### Exercise requirements:
Among the lines below, return each one that contains the word "constraint".

▼

==> config.mk <==
export PLATFORM = sky130hd
export DESIGN_NAME = epoch_seconds_to_calendar
export DESIGN_NICKNAME = d
export VERILOG_FILES = /design/src/hdl/esc_pkg.sv /design/src/hdl/epoch_seconds_to_calendar.sv /design/src/hdl/esc_day_split.sv /design/src/hdl/esc_date.sv /design/src/hdl/esc_clock.sv
export VERILOG_INCLUDE_DIRS = /design/src /design/src/hdl
export SDC_FILE = /design/constraint.sdc
export NUM_CORES = 1
export LEC_CHECK = 0
export ABC_CLOCK_PERIOD_IN_PS = 15700
export BUFFER_PORTS_ARGS = -buffer_cell sky130_fd_sc_hd__buf_2
export CAP_MARGIN = 20
export CORE_MARGIN = 2
export CORE_UTILIZATION = 23
export CTS_CLUSTER_SIZE = 20
export DETAILED_ROUTE_END_ITERATION = 10
export PLACE_DENSITY = 0.45
export SYNTH_ARGS = -nofsm -noshare
export SYNTH_HDL_FRONTEND = slang
export SYNTH_SLANG_ARGS = --single-unit
==> constraint.sdc <==
create_clock -name clk -period 15.7 [get_ports clk]
set_input_delay 0 -clock clk [delete_from_list [all_inputs] [get_ports clk]]
set_output_delay 0 -clock clk [all_outputs]
set_load 0.03 [all_outputs]
==> src/hdl/assert_macros.svh <==
// Assertion macros shared by the calendar conversion RTL.
// Depends on nothing; included by the files that carry checks.
`ifndef ASSERT_MACROS_SVH
`define ASSERT_MACROS_SVH

`ifndef SYNTHESIS

// Check a condition at every clock edge outside reset.
`define ASSERT_ALWAYS(lbl, clk, rst, prop, msg) \
  lbl: assert property (@(posedge clk) disable iff (rst) (prop)) else $error(msg);

// Check that a consequent holds in the cycle of its antecedent.
`define ASSERT_IMPLY(lbl, clk, rst, ante, cons, msg) \
  lbl: assert property (@(posedge clk) disable iff (rst) (ante) |-> (cons)) else $error(msg);

`else

`define ASSERT_ALWAYS(lbl, clk, rst, prop, msg)
`define ASSERT_IMPLY(lbl, clk, rst, ante, cons, msg)

`endif

`endif

==> src/hdl/esc_pkg.sv <==
// Shared types and constants for the epoch seconds to calendar pipeline.
// No dependencies.
`timescale 1ns / 1ps

package esc_pkg;

  localparam int unsigned DAYS_W  = 16;
  localparam int unsigned SOD_W   = 17;
  localparam int unsigned YEAR_W  = 12;
  localparam int unsigned MONTH_W = 4;
  localparam int unsigned DAY_W   = 5;
  localparam int unsigned HOUR_W  = 5;
  localparam int unsigned MIN_W   = 6;
  localparam int unsigned SEC_W   = 6;

  localparam logic [16:0] SECS_PER_DAY  = 17'd86400;
  localparam logic [11:0] SECS_PER_HOUR = 12'd3600;
  localparam logic [5:0]  SECS_PER_MIN  = 6'd60;

  // seconds / 86400 == (seconds >> 7) * DAY_RECIP >> DAY_SHIFT
  localparam logic [25:0] DAY_RECIP  = 26'd50903317;
  localparam int unsigned DAY_SHIFT  = 35;
  // x / 1461 == x * CYCLE_RECIP >> 27 for x below 2**16
  localparam logic [16:0] CYCLE_RECIP = 17'd91868;
  localparam logic [10:0] CYCLE_DAYS  = 11'd1461;
  // x / 3600 == (x >> 4) * HOUR_RECIP >> 21
  localparam logic [13:0] HOUR_RECIP = 14'd9321;
  // x / 60 == (x >> 2) * MIN_RECIP >> 14
  localparam logic [10:0] MIN_RECIP  = 11'd1093;

  // Days from 1968-01-01 to 1970-01-01, and from 1970-01-01 to 2100-03-01.
  localparam logic [DAYS_W-1:0] EPOCH_OFFSET = 16'd731;
  localparam logic [DAYS_W-1:0] SKIP_2100    = 16'd47541;
  localparam logic [11:0]       BASE_YEAR    = 12'd1968;

  // Day of a four-year cycle on which the second, third and fourth year open.
  localparam logic [10:0] YEAR1_START = 11'd366;
  localparam logic [10:0] YEAR2_START = 11'd731;
  localparam logic [10:0] YEAR3_START = 11'd1096;

  localparam logic [4:0] MONTH_LEN [12] = '{
    5'd31, 5'd28, 5'd31, 5'd30, 5'd31, 5'd30,
    5'd31, 5'd31, 5'd30, 5'd31, 5'd30, 5'd31
  };

  typedef struct packed {
    logic              valid;
    logic [DAYS_W-1:0] days;
    logic [SOD_W-1:0]  sod;
  } esc_split_t;

endpackage

==> src/hdl/epoch_seconds_to_calendar.sv <==
// Epoch seconds to UTC calendar date and time: top level of a seven-stage pipeline.
// A request taken at a clock edge passes the day split, then the date and clock
// paths side by side; its result shows on the ports for one cycle, marked by done.
// Throughput: one request per cycle while busy is low; the longest stage is one multiplier.
// Reset (rst, synchronous): clears all valid bits; busy holds high until the first edge after release.
// Depends on esc_pkg, esc_day_split, esc_date, esc_clock, assert_macros.svh.
`timescale 1ns / 1ps
`include "assert_macros.svh"

module epoch_seconds_to_calendar
  import esc_pkg::*;
(
  input  logic               clk,
  input  logic               rst,
  input  logic               start,
  output logic               busy,
  input  logic [31:0]        epoch_seconds,
  output logic               done,
  output logic [YEAR_W-1:0]  year,
  output logic [MONTH_W-1:0] month,
  output logic [DAY_W-1:0]   day,
  output logic [HOUR_W-1:0]  hour,
  output logic [MIN_W-1:0]   minute,
  output logic [SEC_W-1:0]   second
);

  esc_split_t split;
  logic       date_valid;
  logic       clock_valid;
  logic       accept;

  always_ff @(posedge clk) begin
    if (rst) begin
      busy <= 1'b1;
    end else begin
      busy <= 1'b0;
    end
  end

  assign accept = start & ~busy;

  esc_day_split u_split (
    .clk           (clk),
    .rst           (rst),
    .in_valid      (accept),
    .epoch_seconds (epoch_seconds),
    .split         (split)
  );

  esc_date u_date (
    .clk   (clk),
    .rst   (rst),
    .split (split),
    .valid (date_valid),
    .year  (year),
    .month (month),
    .day   (day)
  );

  esc_clock u_clock (
    .clk    (clk),
    .rst    (rst),
    .split  (split),
    .valid  (clock_valid),
    .hour   (hour),
    .minute (minute),
    .second (second)
  );

  assign done = date_valid;

  `ASSERT_ALWAYS(a_paths_aligned, clk, rst, date_valid == clock_valid,
                 "date and time out of step")
  `ASSERT_IMPLY(a_date_range, clk, rst, done,
                (month >= 4'd1) && (month <= 4'd12) && (day >= 5'd1) && (day <= 5'd31),
                "date out of range")
  `ASSERT_IMPLY(a_time_range, clk, rst, done,
                (hour <= 5'd23) && (minute <= 6'd59) && (second <= 6'd59),
                "time out of range")

endmodule

==> src/hdl/esc_day_split.sv <==
// Splits epoch seconds into whole days and seconds of the day, three stages.
// Depends on esc_pkg and assert_macros.svh.
`timescale 1ns / 1ps
`include "assert_macros.svh"

module esc_day_split
  import esc_pkg::*;
(
  input  logic         clk,
  input  logic         rst,
  input  logic         in_valid,
  input  logic [31:0]  epoch_seconds,
  output esc_split_t   split
);

  logic              v1, v2, v3;
  logic [31:0]       secs1, secs2;
  logic [DAYS_W-1:0] days2, days3;
  logic [SOD_W-1:0]  sod3;
  logic [50:0]       day_prod;
  logic [31:0]       day_secs;

  assign day_prod = 51'(secs1[31:7]) * 51'(DAY_RECIP);
  assign day_secs = 32'(days2) * 32'(SECS_PER_DAY);

  always_ff @(posedge clk) begin
    if (rst) begin
      v1 <= 1'b0;
      v2 <= 1'b0;
      v3 <= 1'b0;
    end else begin
      v1 <= in_valid;
      v2 <= v1;
      v3 <= v2;
    end
    secs1 <= epoch_seconds;
    secs2 <= secs1;
    days2 <= day_prod[50:DAY_SHIFT];
    days3 <= days2;
    sod3  <= SOD_W'(secs2 - day_secs);
  end

  assign split.valid = v3;
  assign split.days  = days3;
  assign split.sod   = sod3;

  `ASSERT_IMPLY(a_sod_range, clk, rst, v3, sod3 < SECS_PER_DAY, "seconds of day out of range")
  `ASSERT_IMPLY(a_days_range, clk, rst, v3, days3 <= 16'd49710, "day count out of range")
  `ASSERT_ALWAYS(a_valid_chain, clk, rst, v2 == $past(v1), "valid lost in day split")

endmodule

==> src/hdl/esc_date.sv <==
// Turns a day count since 1970-01-01 into year, month and day, four stages.
// Depends on esc_pkg.
`timescale 1ns / 1ps

module esc_date
  import esc_pkg::*;
(
  input  logic               clk,
  input  logic               rst,
  input  esc_split_t         split,
  output logic               valid,
  output logic [YEAR_W-1:0]  year,
  output logic [MONTH_W-1:0] month,
  output logic [DAY_W-1:0]   day
);

  logic              v1, v2, v3;
  logic [DAYS_W-1:0] dprime_next, dprime1, dprime2;
  logic [32:0]       cyc_prod;
  logic [5:0]        cyc2;
  logic [16:0]       cyc_days;
  logic [10:0]       rem;
  logic [1:0]        yic;
  logic [8:0]        doy_next, doy3;
  logic [YEAR_W-1:0] year3;
  logic              leap3;
  logic [3:0]        mon_idx;
  logic [8:0]        mon_base;
  logic [8:0]        start_acc;

  // Count days from 1968-01-01 and insert a phantom 2100-02-29 so that
  // every fourth year is leap across the whole range.
  always_comb begin
    dprime_next = split.days + EPOCH_OFFSET;
    if (split.days >= SKIP_2100) begin
      dprime_next = dprime_next + 16'd1;
    end
  end

  assign cyc_prod = 33'(dprime1) * 33'(CYCLE_RECIP);
  assign cyc_days = 17'(cyc2) * 17'(CYCLE_DAYS);
  assign rem      = 11'(17'(dprime2) - cyc_days);

  always_comb begin
    priority if (rem < YEAR1_START) begin
      yic      = 2'd0;
      doy_next = 9'(rem);
    end else if (rem < YEAR2_START) begin
      yic      = 2'd1;
      doy_next = 9'(rem - YEAR1_START);
    end else if (rem < YEAR3_START) begin
      yic      = 2'd2;
      doy_next = 9'(rem - YEAR2_START);
    end else begin
      yic      = 2'd3;
      doy_next = 9'(rem - YEAR3_START);
    end
  end

  always_comb begin
    mon_idx   = '0;
    mon_base  = '0;
    start_acc = '0;
    for (int i = 1; i < 12; i++) begin
      start_acc = start_acc + 9'(MONTH_LEN[i-1]);
      if (i == 2 && leap3) begin
        start_acc = start_acc + 9'd1;
      end
      if (doy3 >= start_acc) begin
        mon_idx  = 4'(i);
        mon_base = start_acc;
      end
    end
  end

  always_ff @(posedge clk) begin
    if (rst) begin
      v1    <= 1'b0;
      v2    <= 1'b0;
      v3    <= 1'b0;
      valid <= 1'b0;
    end else begin
      v1    <= split.valid;
      v2    <= v1;
      v3    <= v2;
      valid <= v3;
    end
    dprime1 <= dprime_next;
    dprime2 <= dprime1;
    cyc2    <= cyc_prod[32:27];
    year3   <= BASE_YEAR + YEAR_W'({cyc2, yic});
    leap3   <= (yic == 2'd0);
    doy3    <= doy_next;
    year    <= year3;
    month   <= mon_idx + 4'd1;
    day     <= DAY_W'(doy3 - mon_base + 9'd1);
  end

endmodule

==> src/hdl/esc_clock.sv <==
// Turns seconds of the day into hour, minute and second, four stages.
// Depends on esc_pkg.
`timescale 1ns / 1ps

module esc_clock
  import esc_pkg::*;
(
  input  logic              clk,
  input  logic              rst,
  input  esc_split_t        split,
  output logic              valid,
  output logic [HOUR_W-1:0] hour,
  output logic [MIN_W-1:0]  minute,
  output logic [SEC_W-1:0]  second
);

  logic              v1, v2, v3;
  logic [SOD_W-1:0]  sod1;
  logic [26:0]       hour_prod;
  logic [HOUR_W-1:0] hour1, hour2, hour3;
  logic [16:0]       hour_secs;
  logic [11:0]       soh2, soh3;
  logic [20:0]       min_prod;
  logic [MIN_W-1:0]  min3;
  logic [11:0]       min_secs;

  assign hour_prod = 27'(split.sod[16:4]) * 27'(HOUR_RECIP);
  assign hour_secs = 17'(hour1) * 17'(SECS_PER_HOUR);
  assign min_prod  = 21'(soh2[11:2]) * 21'(MIN_RECIP);
  assign min_secs  = 12'(min3) * 12'(SECS_PER_MIN);

  always_ff @(posedge clk) begin
    if (rst) begin
      v1    <= 1'b0;
      v2    <= 1'b0;
      v3    <= 1'b0;
      valid <= 1'b0;
    end else begin
      v1    <= split.valid;
      v2    <= v1;
      v3    <= v2;
      valid <= v3;
    end
    sod1   <= split.sod;
    hour1  <= hour_prod[25:21];
    hour2  <= hour1;
    soh2   <= 12'(sod1 - hour_secs);
    hour3  <= hour2;
    soh3   <= soh2;
    min3   <= min_prod[19:14];
    hour   <= hour3;
    minute <= min3;
    second <= SEC_W'(soh3 - min_secs);
  end

endmodule
==> metrics.txt <==
WP data arrival between 7 and 8 ns; Synth Flop Type dfxtp_1; first-pass GRT wire length 96.1 mm; Final Cell Area about 0.03 sq mm; clk buf depth 3; crit path kind register to register; initial antenna violation count 0; Critical Path Sink Type register; number of global-route vias before repair 17,800; # hold bufs at CTS 34; Sum Neg Setup Slack 0 ns; Initial Utilization 23.2%; complex-gate fraction of the synthesized area 7.00%; H-tree lvl count 2; post_cts resized 0; Least-Margin Pin Slew roughly 0.82 ns; Tmin final between 7 and 8 ns; slowest cell on the critical path dfxtp_1; crit-path max FO 9; FILL cells between 10,000 and 15,000; Rows 124; placed insts slightly above 4,000; RSZ-0062 raised after global routing no; Placer Congestion just under 0.8; FFs w/ async S/R, synth 0%; commonest non-fill, non-tap cell in the layout inv_1; most frequent cells in the layout inv_1 (692), ha_1 (634), fa_1 (341), dfxtp_1 (248), xnor2_1 (84); post-DR wirelength/cell 13.6 um; Post-Layout Cell Count about 4,200; Rel. slew slack a little under half; Post-synth EDFFs 0; nets ~3,700; DR vias/cell between 3 and 4; Period Utilization, post-route approximately 45%; root buffer cell clkbuf_16; largest family of logic cells by synthesized area adder cells; global-route usage over all layers between 10% and 20%; Mapped Area 0.0266 sq mm; largest net degree at the start of global routing 21; fmax ~0.14 GHz; Syn Area/Cell roughly 10 sq um; Synth Area in Simple Gates about 4.5%; Pre-antenna DRT Iters 4; status complete, no violations; Area contributors post-synth ha_1 (30%), fa_1 (26%), dfxtp_1 (19%), inv_1 (9.8%), xnor2_1 (2.8%); 1st-iter DRT viols about 450; top cell family by delay on the critical path adder cells; post-DP HPWL ~49 mm; area share of the largest cell type after synthesis between 20% and 30%; # IOs 75; post-synth top area cell ha_1; die width 344 um; Worst Path Buf+Inv 6; Post-DRT Antenna Nets 0; post-synthesis sequential area ratio approximately a fifth; Setup crit start kind register; final wirelength slightly below 60 mm; Synthesis Warnings 0; fraction of layout cells with a size suffix above 1 under 10%; Post CTS Setup Buffer Count 0; Syn Nets 3,586; clk slew on worst S/H paths about 0.060 ns; Largest stage delay, worst path 0.68 ns; Crit path required time 16.21 ns; Max Cap Viol 0; CTS Sinks roughly 250; cell area after placement between 0.02 and 0.03 sq mm; Yosys reg bits between 200 and 250; grt total ovfl 0; Die Y 344 um; post-synth cell types 74; post-layout util between 20% and 30%; synthesis-to-layout area growth 13.8%; Worst-Skew Late Latency 0.57 ns; Core Region between 0.1 and 0.15 sq mm; Adder-Cell Fraction of Synth Area between 50% and 60%; Setup Viol. Count Final 0; pins over their slew limit 0; HP Class primary input to register; CP most frequent cell inv_1; Worst Skew ~0.027 ns; Cells after Synth 2,576; XOR/XNOR Fraction of Synth Area between 4 and 5%; I/O Buffers 74; DR DRC count 0; DIE AREA approximately 0.12 sq mm; CTS tree done; DR vias approximately 16,000; Hold Vio Cnt, Final 0; TritonCTS buffer count 34; worst-path cell chain inv_1 -> ha_1 -> inv_1 -> fa_1 -> ha_1 -> inv_1 -> fa_1 -> inv_1 -> fa_1 -> inv_1 -> fa_1 -> fa_1 -> inv_1 -> ha_1 -> a21oi_1 -> o21bai_1 -> a211oi_1 -> o2111ai_1 -> o21ai_0 -> o21ai_1 -> and3_1 -> or4_1 -> nand4_1; proportion of synthesized area in mux cells 0.0753%; ANT cells 0
[worst reg2reg max path: stages (launching register included)]
cell,delay (ns)
dfxtp_1,0.68
inv_1,0.17
ha_1,0.31
inv_1,0.06
fa_1,0.52
ha_1,0.15
inv_1,0.06
fa_1,0.53
inv_1,0.05
fa_1,0.49
inv_1,0.06
fa_1,0.50
fa_1,0.54
inv_1,0.04
ha_1,0.32
a21oi_1,0.25
o21bai_1,0.13
a211oi_1,0.49
o2111ai_1,0.30
o21ai_0,0.33
o21ai_1,0.20
and3_1,0.24
or4_1,0.49
nand4_1,0.09
[final timing paths]
kind / from / end / slack (ns) / cells after the start
max: u_split.secs1[21] / u_split.days2[12] / 8.63 / 23
min: epoch_seconds[24] / u_split.secs1[24] / 0.05 / 2
max reg2reg: u_split.secs1[21] / u_split.days2[12] / 8.63 / 23
min reg2reg: u_clock.hour2[3] / u_clock.hour3[3] / 0.32 / 0
[cell type report]
class                           instances  area, sq um  area share [%]
Clock inverter                         18          216           0.715
Tap cell                             1512         1890            6.25
Clock buffer                           42          921            3.04
Multi-Input combinational cell       1617        18900            62.6
Timing Repair Buffer                  111          733            2.42
Inverter                              693         2600            8.60
Sequential cell                       248         4960            16.4
[kinds of logic (layout without fill, tap and decap cells)]
kind of cell / count (synthesis) / in the layout
compound gates: 281 / 281
xor+xnor: 125 / 125
fa+ha+maj: 975 / 975
buf+inv: 711 / 864
flops: 248 / 248
mux: 2 / 2
simple gates: 234 / 234
[registers in the layout, summed over array words and instances (netlist names), 4 cells and up]
register and flops:
u_date.year3 11, u_date.year 11, u_clock.minute 6, u_split.secs2 17
u_split.days3 16, u_date.dprime2 11, u_clock.min3 6, u_clock.soh3 6
u_clock.soh2 12, u_date.cyc2 6, u_clock.hour 5, u_date.month 4
u_split.secs1 32, u_clock.sod1 12, u_split.sod3 17, u_clock.hour2 5
u_split.days2 16, u_date.doy3 9, u_date.day 5, u_clock.hour3 5
u_clock.hour1 5, u_clock.second 6, u_date.dprime1 16
[synth_stat cells (all sizes together) (15+ instances only)]
cell,instances
nand4,16
fa,341
o21ai,49
nor3,16
a21oi,81
nor2,52
inv,693
ha,634
nand2b,17
nand2,54
a31oi,15
nand3,23
xor2,41
xnor2,84
dfxtp,248
a21o,39
o21bai,16
nor2b,17
[routing by layer]
metal	global-route usage (%)	share of wire, %	up-vias
li1	-	-	8462
met2	17.0	45	152
met4	2.48	2.0	0
met5	0	0	-
met3	1.39	2.5	54
met1	14.2	50	7741
[stage by stage]
step | hold slack, ns | setup WS (ns)
CTS | 0.00790 | 8.59
finish | 0.0518 | 8.63
global placement | 0.102 | 8.65
detailed placement | 0.104 | 8.62
global route | 0.0345 | 8.20
floorplan | 0.0277 | 9.63
Power is left out: the tool's default activity adds up to more than one toggle a clock period on the data nets, which glitch-free logic cannot reach.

▲

### Exercise answer:
export SDC_FILE = /design/constraint.sdc
==> constraint.sdc <==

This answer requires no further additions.